Feyzioğlu, daha sonra yazılı bir açıklama yaparak sorunun çözüldüğünü bildirdi. Anayasa’ya göre silahsız, saldırısız yürüyüş yapmanın temel bir hak olduğunu belirten Feyzioğlu, “Dün (önceki gün) sabahın ilk ışıklarına kadar yaptığımız görüşmelere bu sabah (dün) da devam ettik. Bu sabah (dün) İçişleri Bakanımızla görüşmemizde sorunun çözüldüğü bilgisini aldım. Keşke bunları yaşamasaydık. Türkiye’nin bu krizlere değil, kucaklaşmaya, birlikte çalışmaya ihtiyacı var” ifadelerini kullandı.

SABAHA KADAR MESAİ

Gelişmeleri Aydınlık’a değerlendiren TBB Başkanı Metin Feyzioğlu, şu ifadeleri kullandı: “Yapılması hedeflenen yasal düzenlemeye karşı bazı baro başkanları yürümek istedi. En doğal hakları, yürüyebilirler. Bazı baro başkanları da yürümek yerine müzakere etme yolunu seçti. Bu da onların hakkı. Bazı baro başkanları da hem müzakere, hem yürüme kararı aldı. Bu da bir seçenek. Ama kimse kendi istediği yolu seçti diye diğer baro başkanını hainlikle suçlayamaz, suçlamamalıdır.” Baro başkanlarının şehre girişine izin verilmemesinin yanlış bir uygulama olduğunu kaydeden Feyzioğlu, “Keşke izin verilseydi. Başkanlarımız sıkıntı yaşadı. Oysa ki anayasal haklarını kullanıyorlardı. Ben geceyi çırpınarak, krizi çözmek için sürekli temaslarda bulunarak geçirdim. Her yarım saatte bir Adalet Bakanı ile görüştüm. İçişleri Bakanı ile konuştum. Meclis Başkanımız ile sürekli temas halinde oldum. Sonrasında Cumhurbaşkanımıza not ilettim. Nihayet kriz aşıldı. Daha önce çözülseydi çok daha iyi olurdu” diye konuştu.

DERDİMİZ SORUN ÇÖZMEK

Şu anda dertlerinin sorunları aşmak olduğunu belirten Feyzioğlu şunları söyledi: “Türkiye zor günlerden geçiyor. Bu koşullarda ihtiyacımız kriz değil birlik. Bu barolar için de aynı. Birlik içinde olmamız lazım. Farklı fikirde olmamız buna engel değil. Anadolu baroları sorunun çözümü için büyük çaba gösterdiler. Gece geç saatlere kadar Meclis’te çırpındılar. Keşke Ankara, İstanbul, İzmir baro başkanları da Meclis’e gelip destek verselerdi. Çok daha güçlü olurduk. Eskiden bu tür yasa çalışmalarında önceden bizlerden görüş alınır sonra bu görüler ışığında taslaklar hazırlanırdı. Ama şimdi başka bir yol izleniyor. Bu yöntem de sorunlara yol açıyor.”

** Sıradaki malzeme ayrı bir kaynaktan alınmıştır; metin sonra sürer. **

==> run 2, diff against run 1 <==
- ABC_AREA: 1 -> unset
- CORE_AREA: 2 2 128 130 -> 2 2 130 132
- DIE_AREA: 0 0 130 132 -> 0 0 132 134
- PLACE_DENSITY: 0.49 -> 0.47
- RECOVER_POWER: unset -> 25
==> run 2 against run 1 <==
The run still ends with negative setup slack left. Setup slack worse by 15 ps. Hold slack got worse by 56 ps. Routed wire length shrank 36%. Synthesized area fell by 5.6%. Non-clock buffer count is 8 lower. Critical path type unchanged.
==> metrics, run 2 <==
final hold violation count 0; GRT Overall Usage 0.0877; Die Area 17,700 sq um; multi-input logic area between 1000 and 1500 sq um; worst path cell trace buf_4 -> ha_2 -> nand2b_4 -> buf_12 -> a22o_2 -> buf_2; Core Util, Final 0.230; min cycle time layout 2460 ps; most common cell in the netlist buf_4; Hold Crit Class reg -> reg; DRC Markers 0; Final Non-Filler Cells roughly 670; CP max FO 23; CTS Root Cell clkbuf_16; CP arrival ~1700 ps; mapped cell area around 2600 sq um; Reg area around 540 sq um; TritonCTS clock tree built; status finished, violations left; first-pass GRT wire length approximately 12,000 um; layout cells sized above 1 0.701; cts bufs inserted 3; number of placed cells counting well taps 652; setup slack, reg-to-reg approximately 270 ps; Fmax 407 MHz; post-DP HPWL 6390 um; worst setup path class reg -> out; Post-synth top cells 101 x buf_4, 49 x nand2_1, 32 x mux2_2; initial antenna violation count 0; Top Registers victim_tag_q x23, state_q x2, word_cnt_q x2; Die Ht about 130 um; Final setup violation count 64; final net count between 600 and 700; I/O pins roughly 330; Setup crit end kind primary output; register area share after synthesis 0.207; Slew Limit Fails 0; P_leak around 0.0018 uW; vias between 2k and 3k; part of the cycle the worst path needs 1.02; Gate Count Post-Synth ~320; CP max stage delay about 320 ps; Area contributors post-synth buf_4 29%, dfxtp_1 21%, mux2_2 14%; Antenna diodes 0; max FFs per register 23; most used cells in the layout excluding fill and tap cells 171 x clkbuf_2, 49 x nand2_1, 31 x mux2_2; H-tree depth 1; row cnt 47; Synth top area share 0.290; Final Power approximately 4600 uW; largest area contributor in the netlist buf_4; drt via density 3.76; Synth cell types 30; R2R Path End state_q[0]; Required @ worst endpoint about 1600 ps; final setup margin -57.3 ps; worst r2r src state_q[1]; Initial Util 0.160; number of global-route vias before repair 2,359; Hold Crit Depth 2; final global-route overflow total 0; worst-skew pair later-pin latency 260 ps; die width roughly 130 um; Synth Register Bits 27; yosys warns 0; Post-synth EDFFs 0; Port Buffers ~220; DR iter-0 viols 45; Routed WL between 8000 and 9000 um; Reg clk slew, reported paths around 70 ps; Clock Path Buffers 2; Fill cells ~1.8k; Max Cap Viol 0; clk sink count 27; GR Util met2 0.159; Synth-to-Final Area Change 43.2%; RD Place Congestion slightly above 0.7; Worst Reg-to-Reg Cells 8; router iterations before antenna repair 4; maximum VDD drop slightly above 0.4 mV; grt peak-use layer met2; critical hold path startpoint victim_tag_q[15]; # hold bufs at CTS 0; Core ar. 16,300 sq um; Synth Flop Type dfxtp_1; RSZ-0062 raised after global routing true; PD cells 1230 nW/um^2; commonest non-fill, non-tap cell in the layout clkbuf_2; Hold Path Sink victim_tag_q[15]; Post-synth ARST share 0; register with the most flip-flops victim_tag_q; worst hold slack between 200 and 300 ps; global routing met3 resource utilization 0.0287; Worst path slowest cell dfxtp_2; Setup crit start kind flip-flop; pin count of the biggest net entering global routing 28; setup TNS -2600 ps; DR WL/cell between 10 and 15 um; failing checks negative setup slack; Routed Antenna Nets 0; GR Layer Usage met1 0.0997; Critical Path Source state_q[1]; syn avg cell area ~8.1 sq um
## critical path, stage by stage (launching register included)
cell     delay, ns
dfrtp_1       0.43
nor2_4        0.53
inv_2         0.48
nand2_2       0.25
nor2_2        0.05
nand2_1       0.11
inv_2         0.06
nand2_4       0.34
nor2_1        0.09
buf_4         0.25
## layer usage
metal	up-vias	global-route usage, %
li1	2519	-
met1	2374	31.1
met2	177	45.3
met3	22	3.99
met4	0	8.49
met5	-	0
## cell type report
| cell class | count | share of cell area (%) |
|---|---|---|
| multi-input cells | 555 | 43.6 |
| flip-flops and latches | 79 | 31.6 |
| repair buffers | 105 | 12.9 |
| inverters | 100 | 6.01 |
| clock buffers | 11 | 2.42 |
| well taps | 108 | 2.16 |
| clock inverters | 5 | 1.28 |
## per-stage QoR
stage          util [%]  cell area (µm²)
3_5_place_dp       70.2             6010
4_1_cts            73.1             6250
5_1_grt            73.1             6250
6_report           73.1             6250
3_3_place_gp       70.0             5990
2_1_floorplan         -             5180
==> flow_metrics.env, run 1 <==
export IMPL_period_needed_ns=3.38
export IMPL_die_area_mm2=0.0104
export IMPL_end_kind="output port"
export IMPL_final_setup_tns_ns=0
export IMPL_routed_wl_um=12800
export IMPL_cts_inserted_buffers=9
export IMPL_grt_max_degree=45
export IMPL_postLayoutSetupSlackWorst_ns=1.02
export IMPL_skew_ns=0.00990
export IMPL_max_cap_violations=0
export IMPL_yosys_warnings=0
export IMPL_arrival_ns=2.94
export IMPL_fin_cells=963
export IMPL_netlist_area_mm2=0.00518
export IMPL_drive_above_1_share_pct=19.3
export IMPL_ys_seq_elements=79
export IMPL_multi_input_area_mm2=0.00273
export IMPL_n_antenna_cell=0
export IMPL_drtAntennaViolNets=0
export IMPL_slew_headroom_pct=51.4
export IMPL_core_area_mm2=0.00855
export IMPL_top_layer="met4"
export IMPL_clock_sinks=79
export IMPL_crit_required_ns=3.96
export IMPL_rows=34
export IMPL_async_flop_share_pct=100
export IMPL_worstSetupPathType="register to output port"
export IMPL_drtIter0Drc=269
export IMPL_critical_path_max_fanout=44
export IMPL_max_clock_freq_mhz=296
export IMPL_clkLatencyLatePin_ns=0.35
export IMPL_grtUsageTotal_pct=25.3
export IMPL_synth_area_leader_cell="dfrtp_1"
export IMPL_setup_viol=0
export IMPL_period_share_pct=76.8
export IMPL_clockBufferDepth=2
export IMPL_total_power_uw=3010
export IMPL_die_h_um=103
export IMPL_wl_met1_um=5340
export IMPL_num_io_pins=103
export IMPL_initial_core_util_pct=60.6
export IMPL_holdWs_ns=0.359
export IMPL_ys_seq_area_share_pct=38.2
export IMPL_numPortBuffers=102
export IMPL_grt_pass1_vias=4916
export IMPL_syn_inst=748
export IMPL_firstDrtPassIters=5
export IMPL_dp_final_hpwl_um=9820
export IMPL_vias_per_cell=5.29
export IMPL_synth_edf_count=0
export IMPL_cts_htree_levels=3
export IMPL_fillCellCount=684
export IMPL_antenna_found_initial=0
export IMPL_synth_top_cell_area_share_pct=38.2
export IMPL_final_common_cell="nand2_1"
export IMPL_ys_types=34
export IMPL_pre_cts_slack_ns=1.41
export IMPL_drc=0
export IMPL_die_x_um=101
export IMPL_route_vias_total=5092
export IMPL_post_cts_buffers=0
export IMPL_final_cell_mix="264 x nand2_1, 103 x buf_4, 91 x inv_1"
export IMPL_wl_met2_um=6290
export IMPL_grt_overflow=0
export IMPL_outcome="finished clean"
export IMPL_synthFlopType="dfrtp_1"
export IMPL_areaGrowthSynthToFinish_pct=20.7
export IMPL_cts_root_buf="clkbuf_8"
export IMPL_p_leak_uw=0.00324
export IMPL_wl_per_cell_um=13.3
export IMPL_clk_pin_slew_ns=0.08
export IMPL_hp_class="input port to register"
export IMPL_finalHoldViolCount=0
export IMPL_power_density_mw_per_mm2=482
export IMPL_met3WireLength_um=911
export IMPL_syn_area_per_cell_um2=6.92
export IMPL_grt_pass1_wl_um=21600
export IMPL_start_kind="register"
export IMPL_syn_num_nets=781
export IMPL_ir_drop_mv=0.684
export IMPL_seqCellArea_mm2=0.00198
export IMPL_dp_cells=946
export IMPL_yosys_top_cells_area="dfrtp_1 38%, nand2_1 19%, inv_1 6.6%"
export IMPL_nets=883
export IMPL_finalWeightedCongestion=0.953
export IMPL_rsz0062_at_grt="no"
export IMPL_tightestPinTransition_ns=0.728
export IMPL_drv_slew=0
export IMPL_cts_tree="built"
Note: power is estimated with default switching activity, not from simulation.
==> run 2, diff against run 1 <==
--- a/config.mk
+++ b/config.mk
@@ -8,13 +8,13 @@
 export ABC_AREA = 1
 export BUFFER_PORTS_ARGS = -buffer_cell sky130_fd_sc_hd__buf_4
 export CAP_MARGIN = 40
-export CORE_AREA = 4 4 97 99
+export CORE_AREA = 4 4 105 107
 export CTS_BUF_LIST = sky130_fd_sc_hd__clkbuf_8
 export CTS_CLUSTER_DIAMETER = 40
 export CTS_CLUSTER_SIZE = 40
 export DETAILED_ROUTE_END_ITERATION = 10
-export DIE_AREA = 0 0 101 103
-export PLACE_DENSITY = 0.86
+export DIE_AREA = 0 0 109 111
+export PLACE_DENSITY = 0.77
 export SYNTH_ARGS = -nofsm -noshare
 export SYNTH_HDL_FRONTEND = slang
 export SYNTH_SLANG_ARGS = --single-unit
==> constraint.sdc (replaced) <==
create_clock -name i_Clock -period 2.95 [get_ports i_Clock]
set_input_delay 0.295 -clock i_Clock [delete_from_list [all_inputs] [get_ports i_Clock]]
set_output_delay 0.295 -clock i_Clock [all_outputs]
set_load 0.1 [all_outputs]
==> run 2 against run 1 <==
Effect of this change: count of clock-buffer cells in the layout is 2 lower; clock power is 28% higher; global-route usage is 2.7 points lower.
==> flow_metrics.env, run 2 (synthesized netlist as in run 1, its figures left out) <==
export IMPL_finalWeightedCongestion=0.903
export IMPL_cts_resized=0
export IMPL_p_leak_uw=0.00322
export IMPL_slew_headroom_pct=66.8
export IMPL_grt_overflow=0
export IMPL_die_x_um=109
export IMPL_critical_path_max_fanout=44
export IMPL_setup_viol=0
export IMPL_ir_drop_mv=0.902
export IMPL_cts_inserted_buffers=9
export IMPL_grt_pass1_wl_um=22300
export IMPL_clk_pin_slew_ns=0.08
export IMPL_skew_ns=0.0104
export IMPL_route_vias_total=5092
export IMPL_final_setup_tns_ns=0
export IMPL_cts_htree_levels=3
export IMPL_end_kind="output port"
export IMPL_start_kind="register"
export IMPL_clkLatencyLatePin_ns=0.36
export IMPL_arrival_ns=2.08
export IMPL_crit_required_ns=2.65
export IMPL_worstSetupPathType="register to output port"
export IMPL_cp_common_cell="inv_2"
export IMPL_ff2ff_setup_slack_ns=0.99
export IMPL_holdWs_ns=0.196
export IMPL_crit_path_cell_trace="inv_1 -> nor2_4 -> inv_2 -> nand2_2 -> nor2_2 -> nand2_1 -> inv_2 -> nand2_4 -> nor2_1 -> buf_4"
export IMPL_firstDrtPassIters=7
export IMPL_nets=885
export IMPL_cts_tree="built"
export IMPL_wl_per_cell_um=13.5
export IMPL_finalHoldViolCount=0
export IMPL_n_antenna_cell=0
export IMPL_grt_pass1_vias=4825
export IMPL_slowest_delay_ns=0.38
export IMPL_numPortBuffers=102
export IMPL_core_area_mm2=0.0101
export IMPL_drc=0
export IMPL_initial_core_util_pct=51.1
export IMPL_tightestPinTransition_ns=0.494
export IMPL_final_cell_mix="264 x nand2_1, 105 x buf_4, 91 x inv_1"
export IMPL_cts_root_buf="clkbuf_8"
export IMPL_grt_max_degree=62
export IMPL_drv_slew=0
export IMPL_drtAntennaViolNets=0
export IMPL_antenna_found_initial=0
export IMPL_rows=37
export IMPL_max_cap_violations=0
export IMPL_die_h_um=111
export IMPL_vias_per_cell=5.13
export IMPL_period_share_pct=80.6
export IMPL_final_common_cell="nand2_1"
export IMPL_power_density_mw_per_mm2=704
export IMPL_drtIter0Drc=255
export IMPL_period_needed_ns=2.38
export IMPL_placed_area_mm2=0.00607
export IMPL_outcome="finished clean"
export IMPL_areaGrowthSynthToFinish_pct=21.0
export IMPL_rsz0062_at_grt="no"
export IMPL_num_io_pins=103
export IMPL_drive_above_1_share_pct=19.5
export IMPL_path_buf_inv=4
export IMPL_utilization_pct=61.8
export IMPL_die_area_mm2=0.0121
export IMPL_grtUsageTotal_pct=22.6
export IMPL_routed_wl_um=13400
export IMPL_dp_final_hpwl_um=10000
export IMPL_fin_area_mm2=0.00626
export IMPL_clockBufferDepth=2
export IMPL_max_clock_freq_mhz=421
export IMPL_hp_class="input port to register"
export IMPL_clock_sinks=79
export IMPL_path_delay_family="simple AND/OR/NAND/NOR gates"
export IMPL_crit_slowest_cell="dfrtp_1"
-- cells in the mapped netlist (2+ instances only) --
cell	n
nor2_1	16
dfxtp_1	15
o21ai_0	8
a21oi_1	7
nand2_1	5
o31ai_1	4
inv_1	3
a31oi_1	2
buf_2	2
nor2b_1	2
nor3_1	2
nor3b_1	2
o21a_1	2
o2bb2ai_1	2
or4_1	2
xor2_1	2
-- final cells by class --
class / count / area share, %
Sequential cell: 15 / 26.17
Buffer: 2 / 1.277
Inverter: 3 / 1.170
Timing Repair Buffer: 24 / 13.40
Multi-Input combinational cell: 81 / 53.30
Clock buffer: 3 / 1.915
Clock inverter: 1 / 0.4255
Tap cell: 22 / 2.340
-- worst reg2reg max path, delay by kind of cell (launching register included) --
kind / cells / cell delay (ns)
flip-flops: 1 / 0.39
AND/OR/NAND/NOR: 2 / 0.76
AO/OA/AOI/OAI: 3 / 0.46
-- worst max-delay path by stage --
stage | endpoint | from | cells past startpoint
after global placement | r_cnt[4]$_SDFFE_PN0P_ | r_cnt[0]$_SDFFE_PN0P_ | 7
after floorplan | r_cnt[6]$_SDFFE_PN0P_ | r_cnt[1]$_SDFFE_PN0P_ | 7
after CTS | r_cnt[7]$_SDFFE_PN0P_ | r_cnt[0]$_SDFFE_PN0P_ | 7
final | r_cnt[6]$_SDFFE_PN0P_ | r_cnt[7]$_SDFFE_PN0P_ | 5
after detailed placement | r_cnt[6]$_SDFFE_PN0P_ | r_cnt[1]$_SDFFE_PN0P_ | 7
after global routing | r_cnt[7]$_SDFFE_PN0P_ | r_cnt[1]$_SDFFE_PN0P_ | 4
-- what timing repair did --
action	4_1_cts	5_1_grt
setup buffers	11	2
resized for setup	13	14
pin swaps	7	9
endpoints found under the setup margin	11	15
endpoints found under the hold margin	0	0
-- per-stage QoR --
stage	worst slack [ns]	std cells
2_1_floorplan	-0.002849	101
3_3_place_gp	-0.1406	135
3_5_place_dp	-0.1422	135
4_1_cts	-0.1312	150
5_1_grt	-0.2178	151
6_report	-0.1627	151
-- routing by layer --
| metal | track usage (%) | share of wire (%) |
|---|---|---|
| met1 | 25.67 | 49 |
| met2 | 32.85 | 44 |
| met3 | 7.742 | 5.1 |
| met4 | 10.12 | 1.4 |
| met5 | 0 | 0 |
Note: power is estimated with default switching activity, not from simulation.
## config.mk

```make
export PLATFORM = sky130hd
export DESIGN_NAME = pulse_gate_ctl_flat
export DESIGN_NICKNAME = d
export VERILOG_FILES = /design/src/rtl/pulse_gate_ctl_if.sv /design/src/rtl/pulse_gate_ctl.sv /design/src/flat_wrapper.sv
export SDC_FILE = /design/constraint.sdc
export NUM_CORES = 1
export LEC_CHECK = 0
export BUFFER_PORTS_ARGS = -buffer_cell sky130_fd_sc_hd__buf_2
export CAP_MARGIN = 20
export CORE_AREA = 5 5 89 91
export CTS_BUF_LIST = sky130_fd_sc_hd__clkbuf_16
export DETAILED_ROUTE_END_ITERATION = 8
export DIE_AREA = 0 0 94 96
export GPL_ROUTABILITY_DRIVEN = 0
export HOLD_SLACK_MARGIN = 0.06
export PLACE_DENSITY = 0.63
export SLEW_MARGIN = 20
export SYNTH_ARGS = -nofsm -noshare
export SYNTH_HDL_FRONTEND = slang
export SYNTH_SLANG_ARGS = --single-unit
```

## constraint.sdc

```tcl
create_clock -name i_clk -period 4.57 [get_ports i_clk]
set_input_delay 0.914 -clock i_clk [delete_from_list [all_inputs] [get_ports i_clk]]
set_output_delay 0.914 -clock i_clk [all_outputs]
set_load 0.01 [all_outputs]
```
$ cat config.mk
export PLATFORM = sky130hd
export DESIGN_NAME = tx_main_source
export DESIGN_NICKNAME = d
export VERILOG_FILES = /design/src/rtl/tx_main_source.sv
export SDC_FILE = /design/constraint.sdc
export NUM_CORES = 1
export LEC_CHECK = 0
export CAP_MARGIN = 20
export CELL_PAD_IN_SITES_DETAIL_PLACEMENT = 0
export CELL_PAD_IN_SITES_GLOBAL_PLACEMENT = 1
export CORE_MARGIN = 10
export CORE_UTILIZATION = 47
export CTS_CLUSTER_DIAMETER = 150
export DETAILED_ROUTE_END_ITERATION = 10
export PLACE_DENSITY_LB_ADDON = 0.1
export SLEW_MARGIN = 0
export SYNTH_ARGS = -nofsm -noshare
export SYNTH_HDL_FRONTEND = slang
export SYNTH_SLANG_ARGS = --single-unit
$ cat constraint.sdc
create_clock -name clk -period 5.13 [get_ports clk]
set_clock_uncertainty 0.1 [all_clocks]
set_input_delay 1.539 -clock clk [delete_from_list [all_inputs] [get_ports clk]]
set_output_delay 1.539 -clock clk [all_outputs]
set_load 0.01 [all_outputs]
$ cat src/rtl/tx_main_source.sv
// Transmit-side source for the main FIFO: buffers host words in a small circular
// queue and pushes them one per clock while the FIFO is not pausing.
module tx_main_source #(
  parameter int DATA_W = 6,
  parameter int DEPTH  = 4,
  parameter int CNT_W  = 8
) (
  input  logic              clk,
  input  logic              reset_L,
  input  logic              init,
  input  logic              host_valid,
  input  logic [DATA_W-1:0] host_data,
  output logic              host_ready,
  input  logic              pause,
  output logic              push_main,
  output logic [DATA_W-1:0] data_in,
  output logic [CNT_W-1:0]  sent_vc0,
  output logic [CNT_W-1:0]  sent_vc1,
  output logic              busy,
  output logic [1:0]        state_o
);
  localparam int              PTR_W = (DEPTH > 1) ? $clog2(DEPTH) : 1;
  localparam logic [PTR_W:0]  FULL  = (PTR_W+1)'(DEPTH);

  typedef enum logic [1:0] {
    ST_INIT = 2'd0,
    ST_IDLE = 2'd1,
    ST_SEND = 2'd2,
    ST_HOLD = 2'd3
  } state_t;

  state_t            state;
  logic [DATA_W-1:0] mem [DEPTH];
  logic [PTR_W-1:0]  wr_ptr, rd_ptr;
  logic [PTR_W:0]    count, count_nxt;
  logic              wr_en, pop;
  logic [DATA_W-1:0] head;

  // The pop decision here is exactly the value push_main takes at the next edge.
  always_comb begin
    host_ready = (count != FULL) && (state != ST_INIT);
    wr_en      = host_valid && host_ready;
    pop        = (state != ST_INIT) && (count != '0) && !pause && !init;
    count_nxt  = count + (PTR_W+1)'(wr_en) - (PTR_W+1)'(pop);
    head       = mem[rd_ptr];
  end

  assign state_o = state;

  // NOTE: queue storage has no reset; pointers and count define which entries are valid.
  always_ff @(posedge clk) begin
    if (wr_en) mem[wr_ptr] <= host_data;
  end

  always_ff @(posedge clk or negedge reset_L) begin
    if (!reset_L) begin
      state     <= ST_INIT;
      wr_ptr    <= '0;
      rd_ptr    <= '0;
      count     <= '0;
      push_main <= 1'b0;
      data_in   <= '0;
      sent_vc0  <= '0;
      sent_vc1  <= '0;
      busy      <= 1'b0;
    end else if (init || state == ST_INIT) begin
      // Flush: queued words are dropped, data_in keeps its last value.
      state     <= init ? ST_INIT : ST_IDLE;
      wr_ptr    <= '0;
      rd_ptr    <= '0;
      count     <= '0;
      push_main <= 1'b0;
      sent_vc0  <= '0;
      sent_vc1  <= '0;
      busy      <= 1'b0;
    end else begin
      push_main <= pop;
      count     <= count_nxt;
      busy      <= (count_nxt != '0) || pop;
      if (wr_en) wr_ptr <= wr_ptr + PTR_W'(1);
      if (pop) begin
        rd_ptr  <= rd_ptr + PTR_W'(1);
        data_in <= head;
        if (head[DATA_W-1]) begin
          if (sent_vc1 != '1) sent_vc1 <= sent_vc1 + CNT_W'(1);
        end else begin
          if (sent_vc0 != '1) sent_vc0 <= sent_vc0 + CNT_W'(1);
        end
      end
      unique case (state)
        ST_IDLE: if (wr_en) state <= ST_SEND;
        ST_SEND: begin
          if (pause && count_nxt != '0) state <= ST_HOLD;
          else if (count_nxt == '0)     state <= ST_IDLE;
        end
        ST_HOLD: if (!pause) state <= (count != '0) ? ST_SEND : ST_IDLE;
        default: state <= ST_IDLE;
      endcase
    end
  end
endmodule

'SAYGI DURUŞUNDA BULUNMADAN AYRILMAK DOĞRU OLMAZDI'

Feyzioğlu, bazı baro başkanları ile birlikte önceki gün Anıtkabir’e gitmesiyle ilgili olarak şunu anlattı: “Ankara dışından gelen baro başkanlarımız Ankara girişinde kısa bir yürüyüş yapıp oradan otobüslerle Anıtkabir’e geçmek istemişlerdi. Biz de kendilerini yönetim kurulumuz ve bazı baro başkanlarımız ile birlikte Anıtkabir’de bekliyorduk. Şehir girişinde yollarının kesildiğini ve yürüyüşe izin verilmediğini öğrendik. Atamızın manevi huzurunda saygı duruşunda bulunmadan Anıtkabir’den ayrılmayı doğru bulmadık. Hemen arkasından yönetim kurulumuz ve oradaki baro başkanlarımız Ankara girişine baro başkanlarımızın yanına derhal intikal ettiler. Ben de yetkili makamlarla görüşmek üzere telefon ve ziyaret trafiğine başladım.”

'MAKSAT OLAĞANÜSTÜ GENEL KURUL SÜRECİNİ GÜNDEME GETİRMEK'

Avukat Zeynep Küçük de Aydınlık’a yaptığı açıklamada baro başkanlarının yürüyüşü ile ilgili şu değerlendirmeyi yaptı: "İlkesel olarak çoklu baro sistemine karşıyız. Avukatların yüzde 90'ı da zaten çoklu baroya muhalif. Metin Feyzioğlu da çoklu baro sistemine karşı. Feyzioğlu, henüz ortada bir taslak yokken istişare yöntemiyle bu işi çözme metodunu benimsiyor. Hepimiz çoklu baroya karşı bir tavır sergilemeliyiz ama bu hepimizi temsil eden Barolar Birliği Başkanının yürüttüğü çalışmalara destek vererek ve hükümetle bütün diyalog yöntemlerini öncelikli kullanarak olabilir. Diyaloğa kendini tamamen kapatarak bunu bu şekliyle çözmek mümkün değil. Bu yürüyüşe katılan baroların tamamı Feyzioğlu'nu Olağanüstü Genel Kurulu toplaması için çağıran daha sonra buna ilişkin dava açan barolar. Burada aslında saflaşma çoklu baro üzerinden protesto değil, Feyzioğlu'na karşı hareket eden bloğun Feyzioğlu'na karşı bir algı yönetimi veya kamuoyu oluşturmasına yönelik. Yöntem olarak bunu kullanıyorlar. Maksat, gerçekten hukuka aykırı olan ve avukatların tamamına yakınının istemediği çoklu baroya karşı etkili mücadele değil Feyzioğlu'nu itibarsızlaştırmak ve hukuk yoluyla başaramadıkları Olağanüstü Genel Kurul sürecini bu yöntemle, Feyzioğlu'nu zayıflatarak tekrar gündeme getirmek.”